Daily Tasks Get Harder for Women with RA After Menopause
Women with rheumatoid arthritis (RA) report a decline in physical function after menopause, possibly due to shifting hormone levels, according to a recent study in the journal Rheumatology.
The researchers, led by Elizabeth Mollard, PhD, an assistant professor and advanced nurse practitioner at the University of Nebraska Medical Center, in Lincoln, undertook the study because there are known associations between RA and female hormones, but the connections are poorly understood. For example, RA often goes into remission during pregnancy but flares after delivery. First-time symptoms of RA appear more frequently after pregnancy, too. And for reasons that may or may not be hormone-related, women get RA at three times the rate that men do and they tend to have more pain and disability than their male counterparts.
Measuring Function
To better understand the relationship in women with RA between menopause and how well they can function, the researchers reviewed information on more than 8,000 women in the National Data Bank for Rheumatic Diseases (NDB) in Wichita, Kansas. About 2,000 participants were premenopausal, 611 were perimenopausal (transitioning to menopause) and more than 5,500 were postmenopausal. (The average ages of premenopausal, perimenopausal and postmenopausal women were 40, 51 and 62, respectively). All were diagnosed with RA before menopause.

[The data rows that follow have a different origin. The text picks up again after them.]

--- src/rtl/reorder_buffer.sv ---
`default_nettype none
// ============================================================================
// Module   : reorder_buffer
// Purpose  : In-order retirement buffer with writeback marking, branch flush
//            and free-list deallocation of the previous physical mapping.
// Revision : 1.0
// ============================================================================
module reorder_buffer #(
  parameter int ROB_DEPTH     = 16,
  parameter int TAG_BITS      = 4,
  parameter int PHYS_REG_BITS = 7
) (
  input  logic                     clk,
  input  logic                     rst,
  input  logic                     alloc_valid,
  input  logic                     alloc_has_dest,
  input  logic [4:0]               alloc_areg,
  input  logic [PHYS_REG_BITS-1:0] alloc_preg,
  input  logic [PHYS_REG_BITS-1:0] alloc_old_preg,
  output logic                     alloc_ready,
  output logic [TAG_BITS-1:0]      alloc_tag,
  input  logic                     wb_valid,
  input  logic [TAG_BITS-1:0]      wb_tag,
  output logic                     commit_valid,
  output logic [4:0]               commit_areg,
  output logic [PHYS_REG_BITS-1:0] commit_preg,
  output logic                     dealloc_en,
  output logic [PHYS_REG_BITS-1:0] dealloc_preg,
  input  logic                     flush_en,
  input  logic [TAG_BITS-1:0]      flush_tag,
  output logic                     empty,
  output logic                     full,
  output logic [TAG_BITS:0]        count
);

  localparam logic [TAG_BITS:0] c_PTR_ONE = 1;

  logic [TAG_BITS:0]          r_head;
  logic [TAG_BITS:0]          r_tail;
  logic [ROB_DEPTH-1:0]       r_valid;
  logic [ROB_DEPTH-1:0]       r_done;
  logic [ROB_DEPTH-1:0]       r_has_dest;
  logic [4:0]                 r_areg     [ROB_DEPTH];
  logic [PHYS_REG_BITS-1:0]   r_preg     [ROB_DEPTH];
  logic [PHYS_REG_BITS-1:0]   r_old_preg [ROB_DEPTH];

  logic [TAG_BITS-1:0]        w_head_idx;
  logic [TAG_BITS-1:0]        w_tail_idx;
  logic [TAG_BITS-1:0]        w_flush_off;
  logic [TAG_BITS-1:0]        w_wb_off;
  logic                       w_commit;
  logic                       w_flush;
  logic                       w_wb_ok;
  logic                       w_alloc;
  logic [ROB_DEPTH-1:0]       w_squash;

  assign w_head_idx = r_head[TAG_BITS-1:0];
  assign w_tail_idx = r_tail[TAG_BITS-1:0];

  assign empty       = (r_head == r_tail);
  assign full        = (w_head_idx == w_tail_idx) && (r_head[TAG_BITS] != r_tail[TAG_BITS]);
  assign count       = r_tail - r_head;
  assign alloc_ready = !full;
  assign alloc_tag   = w_tail_idx;

  assign w_commit = r_valid[w_head_idx] && r_done[w_head_idx] && !empty;

  assign commit_valid = w_commit;
  assign commit_areg  = w_commit ? r_areg[w_head_idx] : 5'd0;
  assign commit_preg  = w_commit ? r_preg[w_head_idx] : '0;
  assign dealloc_en   = w_commit && r_has_dest[w_head_idx];
  assign dealloc_preg = w_commit ? r_old_preg[w_head_idx] : '0;

  // Age is measured as distance from head, so comparisons survive wraparound.
  assign w_flush     = flush_en && r_valid[flush_tag];
  assign w_flush_off = flush_tag - w_head_idx;
  assign w_wb_off    = wb_tag - w_head_idx;
  assign w_wb_ok     = wb_valid && r_valid[wb_tag] && (!w_flush || (w_wb_off <= w_flush_off));
  assign w_alloc     = alloc_valid && !full && !flush_en;

  generate
    for (genvar gi = 0; gi < ROB_DEPTH; gi++) begin : g_squash
      logic [TAG_BITS-1:0] w_entry_off;
      assign w_entry_off  = TAG_BITS'(gi) - w_head_idx;
      assign w_squash[gi] = w_flush && (w_entry_off > w_flush_off);
    end
  endgenerate

  always_ff @(posedge clk) begin
    if (rst) begin
      r_head  <= '0;
      r_tail  <= '0;
      r_valid <= '0;
      r_done  <= '0;
    end else begin
      r_valid <= r_valid & ~w_squash;
      if (w_commit) begin
        r_valid[w_head_idx] <= 1'b0;
        r_head              <= r_head + c_PTR_ONE;
      end
      if (w_wb_ok) begin
        r_done[wb_tag] <= 1'b1;
      end
      if (w_alloc) begin
        r_valid[w_tail_idx] <= 1'b1;
        r_done[w_tail_idx]  <= 1'b0;
      end
      // New tail sits just past the kept branch; wrap bit follows from head.
      if (w_flush) begin
        r_tail <= r_head + {1'b0, w_flush_off} + c_PTR_ONE;
      end else if (w_alloc) begin
        r_tail <= r_tail + c_PTR_ONE;
      end
    end
  end

  // Payload fields are only meaningful while valid, so they carry no reset.
  always_ff @(posedge clk) begin
    if (w_alloc && !rst) begin
      r_has_dest[w_tail_idx] <= alloc_has_dest;
      r_areg[w_tail_idx]     <= alloc_areg;
      r_preg[w_tail_idx]     <= alloc_preg;
      r_old_preg[w_tail_idx] <= alloc_old_preg;
    end
  end

endmodule
`default_nettype wire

Each woman had completed a survey called the Health Assessment Questionnaire (HAQ) as part of a larger survey sent out every six months. The HAQ measures how well a person can perform common activities of daily living like dressing, eating, walking and getting up and down from a chair. Each activity is rated on a 3-point scale, with 0 meaning “no problem” and 3 meaning “no can do.” To be included in the study, participants had to have completed at least two HAQs between 2003 and 2017.
After taking into account factors that might influence the results – such as income, age, exercise level, disease duration and severity and arthritis medications – the researchers found that overall, postmenopausal women scored a half point higher (meaning they had a worse outcome) on the HAQ than premenopausal women. The decline was less severe in women who had a longer reproductive life (early menstruation or late menopause), had ever been pregnant or had used hormone replacement therapy (HRT).
“Knowing the actual quantitative differences through menopause was important to show,” says senior study author Kaleb Michaud, PhD, associate professor in the division of rheumatology and immunology at the University of Nebraska Medical Center and co-director of the NDB. It was also important to show “how early versus late menopause can make a difference,” he adds.
Link Still Unclear
The study has some limitations. For example, it relies on self-reports by participants, which can often be unreliable. For example, a woman’s perception of her functional ability might be higher or lower than it really is, or it might differ from what functional tests show. Menopause status was also based on self-reports. And although the study shows a decline in function after menopause, it doesn’t prove menopause causes it.
But “just knowing that this effect exists can help the patient when having a conversation with their physicians,” says Michaud. “This may raise the importance of hormone changes on RA activity, though our study did not address this, we hope it will encourage future studies to do so.”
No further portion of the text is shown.